Héctor Lavoe: De dónde son los cantantes (inmortales)

 

Aquella tarde de agosto de 1986 Lavoe estaba perdido en Lima. Su seguridad y la del hotel Sheraton al fin lo encontró luego de un tiempo desesperado. Lavoe se había esfumado de sus marcas y se hallaba atrapado a una copa de ron Bacardí blanco en uno de los bares del hotel acompañado por el pianista Joe Torres. Sonrió, hizo un brindis, y siguió cantando bajito, concentrado, abrigado de presagios, guardado en sí. El pianista hizo un guiño, le encantaba acompañar a Lovoe que esta vez, estaba cantando un bolero cubano. Horas más tarde antes de partir al Gran Estelar de la Feria del Hogar diría respecto al bolero: “Era necesario. Era como si tuviera una piedra en el pecho. Ya estoy más tranquilo. Ya boté ese vaina”.
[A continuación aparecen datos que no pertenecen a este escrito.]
==> config.mk <==
export PLATFORM = sky130hd
export DESIGN_NAME = gshare_bht
export DESIGN_NICKNAME = d
export VERILOG_FILES = /design/src/rtl/gshare_bht.sv
export SDC_FILE = /design/constraint.sdc
export NUM_CORES = 2
export LEC_CHECK = 0
export BUFFER_PORTS_ARGS = -buffer_cell sky130_fd_sc_hd__buf_2
export CORE_ASPECT_RATIO = 0.8
export CORE_MARGIN = 1
export CORE_UTILIZATION = 38
export CTS_CLUSTER_SIZE = 10
export DETAILED_ROUTE_END_ITERATION = 10
export HOLD_SLACK_MARGIN = 0.08
export PLACE_DENSITY = 0.58
export SYNTH_ARGS = -nofsm -noshare
export SYNTH_HDL_FRONTEND = slang
export SYNTH_SLANG_ARGS = --single-unit
==> constraint.sdc <==
create_clock -name clk_i -period 66.7 [get_ports clk_i]
set_input_delay 0 -clock clk_i [delete_from_list [all_inputs] [get_ports clk_i]]
set_output_delay 0 -clock clk_i [all_outputs]
set_load 0.03 [all_outputs]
Todos lo entendieron porque Lavoe era especial. Así portaba una licencia que lo hacía pertenece al vademécum –un catálogo probo, dirían los impúdicos– de músicos populares y épicos latinoamericanos como Pedro Infante, Carlos Gardel, Julio Jaramillo o Daniel Santos. Era/es un cantante singular para la pelvis plural. Le canta al espíritu no al oído. Le habla, no obstante, a la oreja del corazón y a su ritmo. Le devuelve la cordura –en todo caso—a la arritmia.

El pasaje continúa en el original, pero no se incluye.